Stored data entries
## config.mk

```make
export PLATFORM = sky130hd
export DESIGN_NAME = l1_coherent_cache
export DESIGN_NICKNAME = d
export VERILOG_FILES = /design/src/source/coherence_pkg.sv /design/src/source/cache_tag_array.sv /design/src/source/cache_data_array.sv /design/src/source/beat_counter.sv /design/src/source/coherence_fsm.sv /design/src/source/l1_coherent_cache.sv
export SDC_FILE = /design/constraint.sdc
export NUM_CORES = 1
export LEC_CHECK = 0
export BUFFER_PORTS_ARGS = -buffer_cell sky130_fd_sc_hd__buf_2
export CAP_MARGIN = 5
export CORE_ASPECT_RATIO = 0.9
export CORE_MARGIN = 2
export CORE_UTILIZATION = 25
export DETAILED_ROUTE_END_ITERATION = 16
export PLACE_DENSITY_LB_ADDON = 0.15
export SYNTH_ARGS = -nofsm -noshare
export SYNTH_HDL_FRONTEND = slang
export SYNTH_SLANG_ARGS = --single-unit
```

## constraint.sdc

```tcl
create_clock -name CLK -period 6.7 [get_ports CLK]
set_input_delay 0.335 -clock CLK [delete_from_list [all_inputs] [get_ports CLK]]
set_output_delay 0.335 -clock CLK [all_outputs]
set_load 0.005 [all_outputs]
```
[config.mk]
export PLATFORM = sky130hd
export DESIGN_NAME = board_top
export DESIGN_NICKNAME = d
export VERILOG_FILES = /design/src/logic/audio_pkg.sv /design/src/logic/board_pkg.sv /design/src/logic/board_top.sv /design/src/logic/i2s_audio_out.sv /design/src/logic/lab_top.sv /design/src/logic/lcd_timing.sv /design/src/logic/slow_tick_gen.sv
export SDC_FILE = /design/constraint.sdc
export NUM_CORES = 1
export LEC_CHECK = 0
export BUFFER_PORTS_ARGS = -buffer_cell sky130_fd_sc_hd__clkbuf_2
export CAP_MARGIN = 20
export CORE_AREA = 5 5 157 129
export DETAILED_ROUTE_END_ITERATION = 7
export DIE_AREA = 0 0 162 134
export PLACE_DENSITY = 0.52
export SKIP_CTS_REPAIR_TIMING = 1
export SLEW_MARGIN = 15
export SYNTH_ARGS = -nofsm -noshare
export SYNTH_HDL_FRONTEND = slang
export SYNTH_SLANG_ARGS = --single-unit
[constraint.sdc]
create_clock -name clk -period 5.1 [get_ports clk]
set_input_delay 0.51 -clock clk [delete_from_list [all_inputs] [get_ports clk]]
set_output_delay 0.51 -clock clk [all_outputs]
set_load 0.01 [all_outputs]
[src/logic/audio_pkg.sv]
package audio_pkg;

    // ------------------------------
    // Sample format
    // ------------------------------

    localparam int W_SAMPLE = 16;                 // Per channel, two's complement

    // ------------------------------
    // Serial timing
    // ------------------------------

    // clk cycles per half period of the bit clock
    localparam int BCK_DIV  = 4;

    // ------------------------------
    // Tone generator
    // ------------------------------

    // Amplitude per unit of sw, 15 x 2048 still fits a signed word
    localparam int AMP_STEP = 2048;

    typedef logic signed [W_SAMPLE - 1:0] sample_t;

endpackage

[src/logic/board_pkg.sv]
package board_pkg;

    // ------------------------------
    // Screen geometry
    // ------------------------------

    localparam int SCREEN_W = 800;                // Visible pixels per line
    localparam int SCREEN_H = 480;                // Visible lines per frame

    // Horizontal timing in pixel clocks
    localparam int H_FRONT  = 40;
    localparam int H_SYNC   = 48;
    localparam int H_BACK   = 168;
    localparam int H_TOTAL  = SCREEN_W + H_FRONT + H_SYNC + H_BACK;  // 1056

    // Vertical timing in lines
    localparam int V_FRONT  = 13;
    localparam int V_SYNC   = 3;
    localparam int V_BACK   = 29;
    localparam int V_TOTAL  = SCREEN_H + V_FRONT + V_SYNC + V_BACK;  // 525

    // ------------------------------
    // Board I/O
    // ------------------------------

    localparam int TICK_DIV_DEFAULT = 27000000;   // One tick per second at 27 MHz

    localparam int W_KEY = 4;
    localparam int W_SW  = 4;
    localparam int W_LED = 6;

    typedef logic [$clog2(SCREEN_W) - 1:0] coord_x_t;  // 0..799
    typedef logic [$clog2(SCREEN_H) - 1:0] coord_y_t;  // 0..479
    typedef logic [$clog2(H_TOTAL)  - 1:0] h_cnt_t;    // Whole line incl. blanking
    typedef logic [$clog2(V_TOTAL)  - 1:0] v_cnt_t;    // Whole frame incl. blanking

    typedef logic [4:0]         red_t;            // RGB565 panel
    typedef logic [5:0]         green_t;
    typedef logic [4:0]         blue_t;
    typedef logic [W_LED - 1:0] led_t;

    typedef struct packed {
        logic     de;                             // Visible pixel
        logic     hs;                             // Active low
        logic     vs;                             // Active low
        coord_x_t x;
        coord_y_t y;
    } lcd_sync_t;

    typedef struct packed {
        red_t   r;
        green_t g;
        blue_t  b;
    } rgb_t;

endpackage

[src/logic/board_top.sv]
module board_top
#(
    parameter int tick_div = board_pkg::TICK_DIV_DEFAULT
)
(
    input  logic                           clk,      // Also the pixel clock
    input  logic                           rst_n,

    input  logic [board_pkg::W_KEY - 1:0]  key,
    input  logic [board_pkg::W_SW  - 1:0]  sw,

    output board_pkg::led_t                led,

    output logic                           lcd_de,
    output logic                           lcd_hs,
    output logic                           lcd_vs,
    output board_pkg::red_t                lcd_r,
    output board_pkg::green_t              lcd_g,
    output board_pkg::blue_t               lcd_b,

    output logic                           hp_bck,   // Headphone DAC
    output logic                           hp_ws,
    output logic                           hp_din
);

    import board_pkg::*;
    import audio_pkg::*;

    logic      tick;
    lcd_sync_t sync_raw;                          // From the timing generator
    lcd_sync_t sync_out;                          // Delayed to match colour
    rgb_t      rgb;
    sample_t   sample;

    // ------------------------------
    // Blocks
    // ------------------------------

    slow_tick_gen #(.tick_div (tick_div)) i_slow_tick_gen
    (
        .clk   (clk),
        .rst_n (rst_n),
        .tick  (tick)
    );

    lcd_timing i_lcd_timing (.clk (clk), .rst_n (rst_n), .sync (sync_raw));

    lab_top i_lab_top
    (
        .clk    (clk),
        .rst_n  (rst_n),
        .tick   (tick),
        .key    (key),
        .sw     (sw),
        .sync   (sync_raw),
        .sync_q (sync_out),
        .rgb    (rgb),
        .led    (led),
        .sample (sample)
    );

    i2s_audio_out i_audio_out
    (
        .clk    (clk),
        .rst_n  (rst_n),
        .sample (sample),
        .bck    (hp_bck),
        .ws     (hp_ws),
        .sdata  (hp_din)
    );

    // Panel pins
    assign lcd_de = sync_out.de;
    assign lcd_hs = sync_out.hs;
    assign lcd_vs = sync_out.vs;
    assign lcd_r  = rgb.r;
    assign lcd_g  = rgb.g;
    assign lcd_b  = rgb.b;

endmodule

[src/logic/i2s_audio_out.sv]
module i2s_audio_out
(
    input  logic               clk,
    input  logic               rst_n,
    input  audio_pkg::sample_t sample,            // Held as a level
    output logic               bck,               // Bit clock
    output logic               ws,                // Low = left, high = right
    output logic               sdata
);

    import audio_pkg::*;

    logic [$clog2(BCK_DIV) - 1:0] div_cnt;        // clk cycles in half period
    logic                         half_done;
    logic                         bck_fall;       // bck about to go low

    logic [4:0]                   bit_cnt;        // Slot in 32-bit frame
    logic [4:0]                   bit_cnt_next;
    logic [2 * W_SAMPLE - 1:0]    shift_q;        // Left word above right word

    // ------------------------------
    // Bit clock divider
    // ------------------------------

    assign half_done = (div_cnt == BCK_DIV - 1);
    assign bck_fall  = half_done && bck;

    always_ff @(posedge clk or negedge rst_n)
    begin
        if (!rst_n)
        begin
            div_cnt <= '0;
            bck     <= 1'b0;                      // Idle low
        end
        else if (half_done)
        begin
            div_cnt <= '0;
            bck     <= !bck;
        end
        else
        begin
            div_cnt <= div_cnt + 1'b1;
        end
    end

    // ------------------------------
    // Frame and serializer
    // ------------------------------

    assign bit_cnt_next = bit_cnt + 5'd1;

    // Everything moves on the falling bck edge so the DAC samples
    // on the rising one. Slot 0 still carries the last bit of the
    // previous right word, which gives the one-bit I2S delay.
    always_ff @(posedge clk or negedge rst_n)
    begin
        if (!rst_n)
        begin
            bit_cnt <= '1;                        // First fall opens a frame
            ws      <= 1'b0;
            sdata   <= 1'b0;
            shift_q <= '0;
        end
        else if (bck_fall)
        begin
            bit_cnt <= bit_cnt_next;
            ws      <= bit_cnt_next[4];           // Upper half of frame is right
            sdata   <= shift_q[$left(shift_q)];   // MSB first
            if (bit_cnt_next == '0)
                shift_q <= {sample, sample};      // Same word on both channels
            else
                shift_q <= shift_q << 1;
        end
    end

    // ------------------------------
    // Checks
    // ------------------------------

    // Ties the frame register to the divider phase
    a_ws_on_fall : assert property (
        @(posedge clk) disable iff (!rst_n)
        $changed(ws) |-> $fell(bck)
    ) else $error("ws changed away from falling bck");

endmodule

[src/logic/lab_top.sv]
module lab_top
(
    input  logic                           clk,
    input  logic                           rst_n,
    input  logic                           tick,     // From slow_tick_gen

    input  logic [board_pkg::W_KEY - 1:0]  key,
    input  logic [board_pkg::W_SW  - 1:0]  sw,

    input  board_pkg::lcd_sync_t           sync,     // Raw timing
    output board_pkg::lcd_sync_t           sync_q,   // Aligned with rgb
    output board_pkg::rgb_t                rgb,

    output board_pkg::led_t                led,
    output audio_pkg::sample_t             sample
);

    import board_pkg::*;
    import audio_pkg::*;

    logic [2:0] bar;                              // Colour bar index
    rgb_t       rgb_d;
    logic       tone_neg;                         // Sign of the square wave
    sample_t    tone_mag;

    // ------------------------------
    // LED tick counter
    // ------------------------------

    // Wraps at 64 by width, key[0] wins over a tick
    always_ff @(posedge clk or negedge rst_n)
    begin
        if (!rst_n)
            led <= '0;
        else if (key[0])
            led <= '0;                            // Synchronous clear
        else if (tick)
            led <= led + 1'b1;
    end

    // ------------------------------
    // Colour bars
    // ------------------------------

    // Eight bars of 128 pixels, sw permutes them
    assign bar = sync.x[$left(sync.x) -: 3] ^ sw[2:0];

    always_comb
    begin
        rgb_d = '0;                               // Black in blanking
        if (sync.de)
        begin
            rgb_d.r = bar[0] ? '1 : '0;
            rgb_d.g = bar[1] ? '1 : '0;
            rgb_d.b = bar[2] ? '1 : '0;
        end
    end

    // Colour and syncs leave together, one cycle after lcd_timing
    always_ff @(posedge clk or negedge rst_n)
    begin
        if (!rst_n)
        begin
            rgb       <= '0;
            sync_q.de <= 1'b0;
            sync_q.hs <= 1'b1;
            sync_q.vs <= 1'b1;
            sync_q.x  <= '0;
            sync_q.y  <= '0;
        end
        else
        begin
            rgb    <= rgb_d;
            sync_q <= sync;
        end
    end

    // ------------------------------
    // Square-wave tone
    // ------------------------------

    always_ff @(posedge clk or negedge rst_n)
    begin
        if (!rst_n)
            tone_neg <= 1'b0;                     // Positive half first
        else if (tick)
            tone_neg <= !tone_neg;
    end

    assign tone_mag = sample_t'(AMP_STEP * int'(sw));  // Volume from sw
    assign sample   = tone_neg ? -tone_mag : tone_mag;

    // Painter and sync register must agree on blanking
    a_black_blank : assert property (
        @(posedge clk) disable iff (!rst_n)
        !sync_q.de |-> (rgb == '0)
    ) else $error("colour outside de");

endmodule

» EXERCISE PROMPT: Reproduce only the lines above spanning from the line containing "Aligned with rgb" through the line containing "LED tick counter", word for word.

» RESULT OF THIS TASK:
    output board_pkg::lcd_sync_t           sync_q,   // Aligned with rgb
    output board_pkg::rgb_t                rgb,

    output board_pkg::led_t                led,
    output audio_pkg::sample_t             sample
);

    import board_pkg::*;
    import audio_pkg::*;

    logic [2:0] bar;                              // Colour bar index
    rgb_t       rgb_d;
    logic       tone_neg;                         // Sign of the square wave
    sample_t    tone_mag;

    // ------------------------------
    // LED tick counter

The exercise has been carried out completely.